Compound 23, biosynthesized by Stereum hirsutum, exhibited noticeable NO inhibitory potential (IC50 19.17 µM) in the LPS-induced macrophages, compared with hydrocortisone (IC50 48.15 µM) [40]. Moreover, 48 (ID50 12 µM) and 49 (ID50 9 µM) possessed considerable anti-inflammatory potential for the conversion of 14C-arachidonic acid into PGF2α plus PGE2 by the microsomes of ram seminal vesicles [69,81]. ID50s of the conversion of arachidonic acid (AA) into PGH2 (prostaglandin H2), PGH2 into (prostaglandin E2), and thromboxane A2 (TXA2) synthetase are 10, 40, 150 µM, respectively, for 48 in comparison to indomethacin (ID50 30 for PGH2 and 130 µM for PGE2) and imidazole (ID50 200 µM for TXA2 synthetase); meanwhile, 49 had ID50 values of 40, 9, and 350 µM, respectively. Compound 48 had a strong inhibitory effect on the conversion of AA into PGH2, while 49 specifically inhibited the step involving PGE2 synthesis from PGH2. Moreover, they inhibited TXA2 synthesis in bovine platelet microsomes (ID50 values of 150 and 350 µM, respectively), which was comparable to imidazole (200 µM) [69,81]. Both compounds (dose 50 mg/kg, orally) showed no significant anti-inflammatory effects on carrageenan-induced edema in rats.

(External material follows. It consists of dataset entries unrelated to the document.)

==> src/rtl/data_mem_arbiter_pkg.sv <==
// Shared encodings for the data-memory arbiter: ownership states, master indices,
// burst counter width and the saturating burst increment.
package data_mem_arbiter_pkg;

    localparam int BURST_W = 4;

    // State register is {active, last_owner}
    localparam logic [1:0] OWN_IDLE = 2'b00;
    localparam logic [1:0] OWN0     = 2'b10;
    localparam logic [1:0] OWN1     = 2'b11;

    localparam logic MST0 = 1'b0;
    localparam logic MST1 = 1'b1;

    // Idle keeps last_owner, so idle has two encodings
    typedef enum logic [1:0] {
        ST_IDLE    = OWN_IDLE,
        ST_IDLE_L1 = 2'b01,
        ST_OWN0    = OWN0,
        ST_OWN1    = OWN1
    } arb_state_e;

    function automatic logic [BURST_W-1:0] burst_inc(input logic [BURST_W-1:0] cnt,
                                                     input logic [BURST_W-1:0] max_cnt);
        return (cnt >= max_cnt) ? max_cnt : cnt + 1'b1;
    endfunction

endpackage

==> src/rtl/data_mem_arb_rr.sv <==
// Grant decision for the data-memory arbiter: sticky ownership with a burst
// limit that hands the port to the other master once the limit is reached.
module data_mem_arb_rr
    import data_mem_arbiter_pkg::*;
#(
    parameter int MAX_BURST = 4
) (
    input  logic               m0_req_i,
    input  logic               m1_req_i,
    input  logic               last_owner_i,
    input  logic [BURST_W-1:0] burst_cnt_i,
    output logic [1:0]         gnt_o
);

    localparam logic [BURST_W-1:0] MAX_B = BURST_W'(MAX_BURST);

    always_comb begin
        gnt_o = 2'b00;
        case ({m1_req_i, m0_req_i})
            2'b01: gnt_o = 2'b01;
            2'b10: gnt_o = 2'b10;
            2'b11: begin
                if (burst_cnt_i < MAX_B) gnt_o = last_owner_i ? 2'b10 : 2'b01;
                else                     gnt_o = last_owner_i ? 2'b01 : 2'b10;
            end
            default: gnt_o = 2'b00;
        endcase
    end

endmodule

==> src/rtl/data_mem_arbiter.sv <==
// Two-master arbiter for the single-port data memory with one-cycle read return.
// Optional grant trace: define DATA_MEM_ARB_TRACE_EN (simulation only).
module data_mem_arbiter
    import data_mem_arbiter_pkg::*;
#(
    parameter int ADDR_W    = 32,
    parameter int DATA_W    = 32,
    parameter int MAX_BURST = 4
) (
    input  logic              clk,
    input  logic              reset,
    input  logic              m0_req,
    input  logic              m0_we,
    input  logic [ADDR_W-1:0] m0_addr,
    input  logic [DATA_W-1:0] m0_wdata,
    output logic              m0_gnt,
    output logic              m0_rvalid,
    output logic [DATA_W-1:0] m0_rdata,
    input  logic              m1_req,
    input  logic              m1_we,
    input  logic [ADDR_W-1:0] m1_addr,
    input  logic [DATA_W-1:0] m1_wdata,
    output logic              m1_gnt,
    output logic              m1_rvalid,
    output logic [DATA_W-1:0] m1_rdata,
    output logic [ADDR_W-1:0] mem_addr,
    output logic [DATA_W-1:0] mem_wdata,
    output logic              mem_rd,
    output logic              mem_wr,
    input  logic [DATA_W-1:0] mem_rdata
);

    localparam logic [BURST_W-1:0] MAX_B = BURST_W'(MAX_BURST);

    arb_state_e         state_q, state_d;
    logic [BURST_W-1:0] burst_q, burst_d;
    logic [1:0]         gnt;
    logic               last_owner;
    logic               win_we;
    logic               rd_pend_q;
    logic               rd_owner_q;
    logic [DATA_W-1:0]  m0_rdata_q, m1_rdata_q;

    assign last_owner = state_q[0];

    data_mem_arb_rr #(
        .MAX_BURST(MAX_BURST)
    ) u_rr (
        .m0_req_i    (m0_req),
        .m1_req_i    (m1_req),
        .last_owner_i(last_owner),
        .burst_cnt_i (burst_q),
        .gnt_o       (gnt)
    );

    always_ff @(posedge clk or posedge reset) begin
        if (reset) begin
            state_q <= ST_IDLE;
            burst_q <= '0;
        end else begin
            state_q <= state_d;
            burst_q <= burst_d;
        end
    end

    always_comb begin
        state_d = state_q;
        burst_d = burst_q;
        if (gnt[1]) begin
            state_d = ST_OWN1;
            burst_d = (last_owner == MST1) ? burst_inc(burst_q, MAX_B) : BURST_W'(1);
        end else if (gnt[0]) begin
            state_d = ST_OWN0;
            burst_d = (last_owner == MST0) ? burst_inc(burst_q, MAX_B) : BURST_W'(1);
        end else begin
            state_d = last_owner ? ST_IDLE_L1 : ST_IDLE;
            burst_d = '0;
        end
    end

    assign m0_gnt    = gnt[0];
    assign m1_gnt    = gnt[1];
    assign win_we    = gnt[1] ? m1_we : m0_we;
    assign mem_addr  = gnt[1] ? m1_addr  : (gnt[0] ? m0_addr  : '0);
    assign mem_wdata = gnt[1] ? m1_wdata : (gnt[0] ? m0_wdata : '0);
    assign mem_rd    = (|gnt) & ~win_we;
    assign mem_wr    = (|gnt) &  win_we;

    // Read tag: memory data arrives the cycle after mem_rd, steered to the tagged owner
    always_ff @(posedge clk or posedge reset) begin
        if (reset) begin
            rd_pend_q  <= 1'b0;
            rd_owner_q <= MST0;
            m0_rdata_q <= '0;
            m1_rdata_q <= '0;
        end else begin
            rd_pend_q  <= mem_rd;
            rd_owner_q <= gnt[1];
            if (m0_rvalid) m0_rdata_q <= mem_rdata;
            if (m1_rvalid) m1_rdata_q <= mem_rdata;
        end
    end

    assign m0_rvalid = rd_pend_q & (rd_owner_q == MST0);
    assign m1_rvalid = rd_pend_q & (rd_owner_q == MST1);
    assign m0_rdata  = m0_rvalid ? mem_rdata : m0_rdata_q;
    assign m1_rdata  = m1_rvalid ? mem_rdata : m1_rdata_q;

`ifdef DATA_MEM_ARB_TRACE_EN
    always @(posedge clk) begin
        if (!reset && (|gnt)) begin
            $display("arb: m%0d %s addr=0x%h (%0d) data=0x%h (%0d)", gnt[1],
                     win_we ? "write" : "read", mem_addr, mem_addr, mem_wdata, mem_wdata);
            if (m0_req && m1_req && (burst_q >= MAX_B))
                $display("arb: burst limit, switch to m%0d", gnt[1]);
        end
    end
`endif

endmodule

==> config.mk <==
export PLATFORM = sky130hd
export DESIGN_NAME = data_mem_arbiter
export DESIGN_NICKNAME = d
export VERILOG_FILES = /design/src/rtl/data_mem_arbiter_pkg.sv /design/src/rtl/data_mem_arb_rr.sv /design/src/rtl/data_mem_arbiter.sv
export SDC_FILE = /design/constraint.sdc
export NUM_CORES = 1
export LEC_CHECK = 0
export BUFFER_PORTS_ARGS = -buffer_cell sky130_fd_sc_hd__buf_2
export CAP_MARGIN = 20
export CORE_AREA = 4 4 114 116
export DETAILED_ROUTE_END_ITERATION = 8
export DIE_AREA = 0 0 118 120
export PLACE_DENSITY = 0.68
export SYNTH_ARGS = -nofsm -noshare
export SYNTH_HDL_FRONTEND = slang
export SYNTH_SLANG_ARGS = --single-unit
==> constraint.sdc <==
create_clock -name clk -period 2.4 [get_ports clk]
set_input_delay 0.6 -clock clk [delete_from_list [all_inputs] [get_ports clk]]
set_output_delay 0.6 -clock clk [all_outputs]
set_load 0.01 [all_outputs]
=== After elaboration in Yosys (flattened, before gate mapping) ===
Index checks and enable logic that the tools add are counted.

* Bits in registers: 71
* Logic and storage cells: 38
* Output and inout port bits: 134
* Input bits: 166

* Reduce and logical (&&, ||, !) cells: 1
* $lt $le $gt $ge: 2
* Bitwise gates (word level): 6
* Add/sub/neg operators: 1
* Muxes and demuxes: 19
* Equality and inequality tests: 3

{| class="wikitable"
|+ Operators by type and width
! kind !! number
|-
| 32-bit 2-to-1 mux || 6
|-
| 4-bit 2-to-1 mux || 5
|-
| 2-bit 2-to-1 mux || 3
|-
| 2-bit case mux with 3 select lines || 1
|-
| 4-bit by 1-bit adder with 4-bit output, second input constant || 1
|-
| 1-bit AND || 4
|-
| 2-bit equality test, second input constant || 2
|-
| 4-bit by 3-bit greater-or-equal comparator with 1-bit output, second input constant || 1
|-
| 4-bit by 3-bit < comparator with 1-bit output, second input constant || 1
|-
| 1-bit 2-to-1 mux || 4
|-
| 2-bit by 1-bit equality test with 1-bit output, second input constant || 1
|-
| 1-bit inverter || 2
|-
| 2-bit OR reduction || 1
|}

=== Logic depth before layout (Yosys ltp) ===
Gate-level depths: netlist (run 1).

* Word-level depth: 6
* Mapped depth: 5
* Mapped depth without buffers: 3

=== By module ===
From an unflattened synthesis (run 1), not the netlist that was laid out.

* Cell total of the unflattened synthesis: 253
* Area, all modules: 3385.7 um2

{| class="wikitable"
|+ Modules (own cells, without submodules)
! module !! times used !! cells each !! sequential area each (um2) !! area each (um2)
|-
| data_mem_arbiter || 1 || 246 || 1776.7 || 3339.5
|-
| data_mem_arb_rr || 1 || 7 || 0.0 || 46.3
|}

=== Worst setup path after synthesis (run 1) ===
OpenSTA, ideal clock, no wires.

* Path kind: input to output
* Start: input m0_req
* End: output mem_wdata[12]
* Data required time: 1.800 ns
* Slack: 0.247 ns
* Stages: 5
* Path buffers: 2
* Data arrival time: 1.553 ns
* Cell sequence: nor4b_2 o31a_1 buf_4 buf_2 a22o_1

* Cells in the longest elaborated chain, start to end: 4
* Elaborated cells on any way between the ends: 6
* Those cells by class: 3 x eq/ne; 3 x mux

{| class="wikitable"
|+ Ends and longest elaborated chain
! element !! line !! RTL
|-
| from (decl) || data_mem_arbiter.sv:12 || <nowiki>input logic m0_req,</nowiki>
|-
| 2-bit equality test or 2-bit by 1-bit equality test with 1-bit output (tied branches) || data_mem_arb_rr.sv:19 || <nowiki>case ({m1_req_i, m0_req_i})</nowiki>
|-
| 2-bit case mux with 3 select lines (*) || data_mem_arb_rr.sv:19 ||
|-
| 32-bit 2-to-1 mux || data_mem_arbiter.sv:85 || <nowiki>assign mem_wdata = gnt[1] ? m1_wdata : (gnt[0] ? m0_wdata : '0);</nowiki>
|-
| 32-bit 2-to-1 mux (*) || data_mem_arbiter.sv:85 ||
|-
| to (decl) || data_mem_arbiter.sv:27 || <nowiki>output logic [DATA_W-1:0] mem_wdata,</nowiki>
|}

Every way passes the cells marked *; elsewhere a longest branch is shown, timed or not.

=== Worst setup path after layout (run 1) ===
* Start: register state_q[0]
* End: output mem_addr[23]

* Cells in the longest elaborated chain, start to end: 5
* Elaborated cells on any way between the ends: 6
* Those cells by class: 6 x mux

{| class="wikitable"
|+ Ends and longest elaborated chain
! element !! line !! RTL
|-
| from (decl) || data_mem_arbiter.sv:35 || <nowiki>arb_state_e state_q, state_d;</nowiki>
|-
| from (signal assigned) || data_mem_arbiter.sv:61 || <nowiki>state_q <= state_d;</nowiki>
|-
| 2-bit 2-to-1 mux, on equally long branches || data_mem_arb_rr.sv:24, data_mem_arb_rr.sv:23 ||
|-
| 2-bit 2-to-1 mux (*) || data_mem_arb_rr.sv:23 || <nowiki>if (burst_cnt_i < MAX_B) gnt_o = last_owner_i ? 2'b10 : 2'b01;</nowiki>
|-
| 2-bit case mux with 3 select lines (*) || data_mem_arb_rr.sv:19 ||
|-
| 32-bit 2-to-1 mux || data_mem_arbiter.sv:84 || <nowiki>assign mem_addr = gnt[1] ? m1_addr : (gnt[0] ? m0_addr : '0);</nowiki>
|-
| 32-bit 2-to-1 mux (*) || data_mem_arbiter.sv:84 ||
|-
| to (decl) || data_mem_arbiter.sv:26 || <nowiki>output logic [ADDR_W-1:0] mem_addr,</nowiki>
|}

Marked as above.

==> results.txt, run 1 <==
Slowest stage delay, CP: 430 ps
Seq cells post-synth: 71
DR vias: 3437
RSZ-0062 raised after global routing: true
Wire per inst: 19.7 um
GR Util All Layers: 0.187
Critical Path RT: 1800 ps
I/O pin count: 300
Worst path cell trace: nor4b_2 > buf_4 > o31a_4 > buf_12 > a22o_1 > buf_2
Pins over their slew limit: 0
Net Count, Synth: 415
Final ANT Viol Nets: 0
DIE AREA: 0.0142 mm^2
First-pass GRT wire length: 20600 um
Area of the multi-input gates: 0.00146 mm^2
Number of I/O port buffers: 299
Most common cell in the synthesized netlist: dfrtp_1
Leak pwr: 3.04 nW
Cell accounting for the most synthesized area: dfrtp_1
Final period util: 1.07
Final WS setup: -168 ps
Clk_skew: 2.90 ps
Max Root-Sink Buffers: 2
Sequential-to-total area share from yosys stat: 0.530
Number of synthesized flops with an enable pin: 0
Detail Placement HPWL: 11500 um
CP Data Arrival Time: 1970 ps
Power, Total: 0.00474 W
Peak supply drop: 0.340 mV
Rows: 40
Slowest cell on crit path: dfrtp_2
H-tree lvl count: 3
Setup CP Type: reg -> out
DRC Markers: 0
Vias in the first global route: 3667
Status: finished, violations left
Final Hold Violating Endpoints: 0
Iter 0 DRT Violations: 137
Most common flop cell mapped by yosys: dfrtp_1
Minimum clock period: 2570 ps
Final #Nets: 732
DIE WIDTH: 118 um
Fin Setup TNS: -8880 ps
GP Congestion: 0.917
# hold bufs at CTS: 0
MaxCap Viol Count: 0
Share of the synthesized area in the top cell type: 0.530
Critical Path Source Type: register
Synth async-reset ratio: 1.00
CTS buffer count: 9
Worst skew pair latency: 320 ps
Crit end category: output pin
Share of cells above drive strength 1: 0.726
Root Driver: clkbuf_16
Max FO, Critical Path: 21
# diodes: 0
Dominant cells by area after synthesis: dfrtp_1 53%, mux2_2 22%, a22o_1 17%
Inst Count DP: 693
CTS clk-pin slew, worst paths: 50 ps
Area grow syn2layout: 69.2%
Pwr/cell area: 836 mW/mm^2
Antenna violations before repair: 4
Largest net degree at the start of global routing: 43
Vias/cell: 4.80
Num Clock Sinks: 71
Type of the worst min-delay path: in -> async
Die H: 120 um
WL final: 14100 um
Relative slew margins: 0.569
Cell Area, Synth: 0.00335 mm^2
Synth warn: 0
Mapped Cells: 248
Final hold slack: 364 ps
Core ar.: 0.0119 mm^2
Drt pass-1 iters: 4
FF+latch area: 0.00178 mm^2
Initial core utilization: 0.281
Layout filler cell count: 1127
Mean Syn Cell Area: 13.5 um^2
Setup violators final: 66
Highest clock rate: 389 MHz
Non-filler cells, final: 716
Remaining Overflow, GRT: 0
Yosys cell types: 25
Top post-synthesis cells by count: 71 x dfrtp_1, 66 x a22o_1, 64 x mux2_2, 7 x buf_2, 7 x inv_1
Failing checks: setup timing
Worst-Margin Slew: 646 ps
TritonCTS clock tree: done
==> cells in the final DEF (no fill, tap or decap) <==
cell          n
a21o_1        1
clkinv_2      1
nor3_1        2
nor4b_1       1
bufinv_16     2
a2111oi_0     1
a211o_1       1
dfrtp_2       3
o211a_1       1
nor4b_2       1
clkbuf_16    10
nand2_1       1
a22o_1       66
ha_1          1
conb_1        1
buf_6        16
dfrtp_1      68
inv_6         1
nand2b_1      1
inv_1         6
nor2_1        1
buf_12        6
clkinvlp_4    1
nor3_4        1
clkbuf_8      1
and3_1        1
o21ai_0       2
mux2_2       64
buf_16        1
o31a_4        1
buf_4        14
mux2i_1       1
buf_2       289
inv_2         1
==> metrics by stage <==
stage / area [um^2] / setup WS [ps] / utilization
finish: 5670 / -168 / 0.476
global route: 5670 / -253 / 0.476
CTS: 5600 / -142 / 0.470
detailed placement: 5160 / -83.0 / 0.433
global placement: 5160 / -60.3 / 0.433
floorplan: 3350 / 3.43 / -
==> worst max-delay path: cells and delay by family, from the launching register on <==
kind | cells | cell delay [ps]
buffers and inverters | 3 | 510
flip-flops | 1 | 430
AO/OA/AOI/OAI | 2 | 400
AND/OR/NAND/NOR | 1 | 300
==> layer usage <==
layer | wire length [um] | GRT usage
met3 | 1170 | 0.0688
met2 | 7590 | 0.346
met1 | 4960 | 0.198
met5 | 55 | 0
met4 | 359 | 0.0608
==> state kept, by name, indices dropped and copies added (netlist names) <==
| register | cells |
|---|---|
| m0_rdata_q | 32 |
| m1_rdata_q | 32 |
| burst_q | 4 |
| rd_owner_q | 1 |
| rd_pend_q | 1 |
| state_q | 1 |
==> power by group <==
part           switching [W]  leakage [nW]  internal (W)
logic               0.000853          2.06      0.000874
clock network       0.000465         0.155      0.000932
registers          0.0000864         0.829       0.00153
==> cell type report <==
cell class	instances	share of cell area
clock inverter	5	0.0143
clock buffer	10	0.0421
timing repair buffer	327	0.336
tap	147	0.0324
inverter	7	0.00463
multi-input combinational	149	0.257
sequential	71	0.314
==> logic make-up (layout without fill, tap and decap cells) <==
| logic type | count (synthesis) | in the layout | synth area share |
|---|---|---|---|
| compound gates | 73 | 73 | 0.189 |
| fa+ha+maj | 1 | 1 | 0.00373 |
| buf+inv | 28 | 349 | 0.0396 |
| flops | 71 | 71 | 0.530 |
| mux | 65 | 65 | 0.218 |
| other cells | 1 | 1 | 0.00112 |
| simple gates | 9 | 9 | 0.0190 |
==> what timing repair did <==
action | CTS | global route
endpoints found under the setup margin | 67 | 68
pin swaps | 35 | 0
setup buffers | 4 | 2
gates resized for setup | 16 | 5
cloned | 1 | 2
==> path summary, 6_finish.rpt <==
| check | depth (start not counted) | endpoint | startpoint | slack [ps] |
|---|---|---|---|---|
| max | 6 | mem_addr[23] | state_q[0] | -170 |
| min | 2 | m0_rdata_q[2] | reset | 360 |
| max reg2reg | 6 | rd_pend_q | state_q[0] | 810 |
| min reg2reg | 1 | m1_rdata_q[30] | m1_rdata_q[30] | 490 |
| max in group asynchronous | 3 | m1_rdata_q[27] | reset | 1400 |
| min in group clk | 1 | m1_rdata_q[30] | m1_rdata_q[30] | 490 |
Power figures use the tool's default switching activity.
==> run 2: changes to the inputs <==
- CELL_PAD_IN_SITES_DETAIL_PLACEMENT: default -> 1
- CELL_PAD_IN_SITES_GLOBAL_PLACEMENT: default -> 2
- CORE_AREA: 4 4 114 116 -> 4 4 138 140
- DIE_AREA: 0 0 118 120 -> 0 0 142 144
- PLACE_DENSITY: 0.68 -> 0.8
==> results.txt, run 2 (same netlist as run 1, synthesis figures left out) <==
Leak pwr: 2.98 nW (-2.1%)
RSZ-0062 raised after global routing: true
Detail Placement HPWL: 13000 um (+13%)
Most frequent cells in the layout: 282 x buf_2, 69 x dfrtp_1, 64 x mux2_2, 63 x a22o_1, 18 x buf_6
Highest clock rate: 384 MHz (-1.4%)
Final hold slack: 419 ps (+54.5 ps)
Antenna violations before repair: 1 (-3)
Family with the most delay on the worst path: compound AO/OA/AOI/OAI gates
Final instance area: 0.00571 mm^2 (+0.66%)
Largest regs: m0_rdata_q (32), m1_rdata_q (32), burst_q (4)
CP Data Arrival Time: 2010 ps (+40 ps)
Final #Nets: 718 (-1.9%)
Reg2Reg Depth: 4 (-2)
Final Hold Violating Endpoints: 0 (unchanged)
Slowest cell on crit path: dfrtp_2
Max Root-Sink Buffers: 2 (unchanged)
Placed instance area: 0.00517 mm^2 (+0.24%)
Max FO, Critical Path: 18 (-14%)
Slowest stage delay, CP: 440 ps (about the same)
Type of the worst min-delay path: in -> async
DIE WIDTH: 142 um (+20%)
I/O pin count: 300 (unchanged)
Remaining Overflow, GRT: 0 (unchanged)
Failing checks: setup timing
CTS buffer count: 9 (unchanged)
Pins over their slew limit: 0 (unchanged)
GP Congestion: 0.814 (-11%)
Setup CP Type: reg -> out
Pwr/cell area: 840 mW/mm^2 (+0.43%)
Clk_skew: 6.64 ps (+3.74 ps)
Final period util: 1.09 (+0.0157)
Largest net degree at the start of global routing: 51 (+19%)
Iter 0 DRT Violations: 47 (-66%)
Relative slew margins: 0.489 (-0.0796)
Worst skew pair latency: 330 ps (about the same)
Final ANT Viol Nets: 0 (unchanged)
Fin Setup TNS: -9960 ps (-1080 ps)
CTS clk-pin slew, worst paths: 60 ps (about the same)
DIE AREA: 0.0204 mm^2 (+44%)
Setup violators final: 66 (unchanged)
Global-route track usage on met2: 0.260 (-0.0858)
Vias in the first global route: 3753 (+2.3%)
Vias/cell: 4.31 (-10%)
Most common cell after layout, fill and taps aside: buf_2
Minimum clock period: 2610 ps (+37.8 ps)
GR peak layer: met2
Area of the multi-input gates: 0.00150 mm^2 (+3.1%)
TritonCTS clock tree: done
Worst-Margin Slew: 765 ps (+119 ps)
WP buf/inv: 2 (-1)
Final WS setup: -206 ps (-37.8 ps)
First-pass GRT wire length: 22200 um (+8.1%)
Critical Path Source Type: register
Area grow syn2layout: 70.4%
Grt met1 use: 0.155 (-0.0424)
H-tree lvl count: 3 (unchanged)
Status: finished, violations left
Wire per inst: 19.9 um (+0.64%)
GR Util All Layers: 0.142 (-0.0449)
Initial core utilization: 0.188 (-0.0935)
Peak supply drop: 0.442 mV (+30%)
Num Clock Sinks: 71 (unchanged)
Share of cells above drive strength 1: 0.725 (-0.00101)
Rows: 49 (+23%)
Number of I/O port buffers: 299 (unchanged)
Core ar.: 0.0178 mm^2 (+50%)
Drt pass-1 iters: 3 (-1)
Layout filler cell count: 2065 (+83%)
WL final: 15600 um (+10%)
FF+latch area: 0.00178 mm^2 (about the same)
Root Driver: clkbuf_16
# diodes: 0 (unchanged)
CP Depth: 5 (-1)
Crit end category: output pin
Critical Path RT: 1800 ps (about the same)
MaxCap Viol Count: 0 (unchanged)
Met3 Use GR: 0.0503 (-0.0185)
DR vias: 3385 (-1.5%)
DRC Markers: 0 (unchanged)
Slack of the worst reg-to-reg path: 780 ps (-30 ps)
Worst path cell trace: o211a_4 > o31a_4 > buf_12 > a22o_1 > buf_2
Die H: 144 um (+20%)
-- run 2: changes by cell type in the layout (fill, tap and decap cells not counted), sizes merged --
cell / previous run / this run
buf: 326 / 312
clkinv: 1 / 2
clkbuf: 11 / 12
inv: 8 / 7
-- run 2: worst register-to-register path, delay by kind of cell, from the launching register on --
kind | cells | cell delay, ps
compound gates | 3 | 880
flops | 1 | 440
buf+inv | 1 | 170
-- run 2: repair_timing --
item,4_1_cts,5_1_grt
gates resized for setup,14,19
pin swaps,0,0
gates cloned,0,1
endpoints found under the setup margin,67,68
hold buffers,0,0
buffers inserted,2,0
-- run 2: final cells by class --
| type | count | area share |
|---|---|---|
| multi-input cells | 149 | 0.263 |
| flip-flops and latches | 71 | 0.312 |
| clock inverters | 5 | 0.0142 |
| well taps | 229 | 0.0502 |
| repair buffers | 313 | 0.314 |
| clock buffers | 11 | 0.0425 |
| inverters | 7 | 0.00460 |
-- run 2: where the power goes --
part | switching [W] | internal [W] | leakage [nW] | total [W]
Combinational | 0.000890 | 0.000856 | 1.99 | 0.00175
Sequential | 0.0000922 | 0.00153 | 0.830 | 0.00162
Clock | 0.000488 | 0.000938 | 0.156 | 0.00143
Total | 0.00147 | 0.00332 | 2.98 | 0.00479
-- run 2: metrics by stage --
step	setup WS, ps	util	std cells	power, W
global route	-247	0.320	785	0.00509
global placement	-229	0.290	766	0.00328
CTS	-228	0.313	784	0.00485
detailed placement	-266	0.290	766	0.00335
floorplan	3.43	-	248	0.00251
finish	-206	0.320	785	0.00479
-- run 2: final timing paths --
| kind | start | endpoint |
|---|---|---|
| worst max-delay path | burst_q[3] | mem_wdata[24] |
| worst min-delay path | reset | m0_rdata_q[26] |
| worst max register to register | burst_q[3] | rd_pend_q |
| worst min register to register | m1_rdata_q[5] | m1_rdata_q[5] |
| max in group asynchronous | reset | m0_rdata_q[23] |
| min in group clk | m1_rdata_q[5] | m1_rdata_q[5] |
-- run 2: per-layer routing --
| layer | part of all wire | vias up |
|---|---|---|
| li1 | - | 1556 |
| met5 | 0.00083 | - |
| met4 | 0.021 | 2 |
| met2 | 0.52 | 188 |
| met3 | 0.091 | 22 |
| met1 | 0.37 | 1617 |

However, 49 caused a 70% inhibition of this edema system at an intravenous (IV) dose of 5 mg/kg, while 48 displayed no activity, even with IV administration [81].
Nakanishi et al. reported that 34 and 35, purified from Sporothrix sp., inhibited heart and bovine brain PDEs (IC50 4.3 and 1.8 µM and 5.9 and 15.0 µM, respectively) [63]. Moreover, they prohibited the CaM-dependent activities of CaM-PDEs but had a low effect against their CaM-independent effects, suggesting that these compounds interacted with CaM to inhibit Ca2+/CaM-dependent enzymes. On the other hand, they had no inhibitory activities on protein kinase C [63]. Moreover, PS-990 (47), isolated from Acremonium sp., inhibited brain CaM-PDE with an IC50 value of 3 µg/mL and did not elevate the intracellular cyclic AMP level. It markedly induced the neurite extension of Neuro2A (mouse neuroblastoma) at concentrations ranging from 10 to 30 µg/mL, suggesting its neuritogenic effect. It inhibited both cell growth and thymidine incorporation into the cells at the same concentration range. Interestingly, 47 reversibly induced neurite formation, with cell growth arrest through a mechanism other than increasing the intracellular cyclic AMP concentration [66,110].
Phospholipase A2 (PLA2) catalyzes the hydrolysis of membrane phospholipids into arachidonic acid; therefore, its inhibitors have the potential for treating various inflammatory disorders [117]. Compound 107 showed a strong reversible and noncompetitive inhibition of human PLA2-II (Ki value of 0.098 μM, IC50 value of 0.076 μM); however, it showed weak inhibition of human PLA2-I (IC50 of 18 μM). Its inhibitory effect toward PLA2-II human and PLA2 Naja mocambique was noticeably reduced by methylation of the two COOH groups. Furthermore, 107, upon co-injection with carrageenan, remarkably reduced PLA2 activity and exudate volume in the carrageenan-induced pleurisy rat model [80].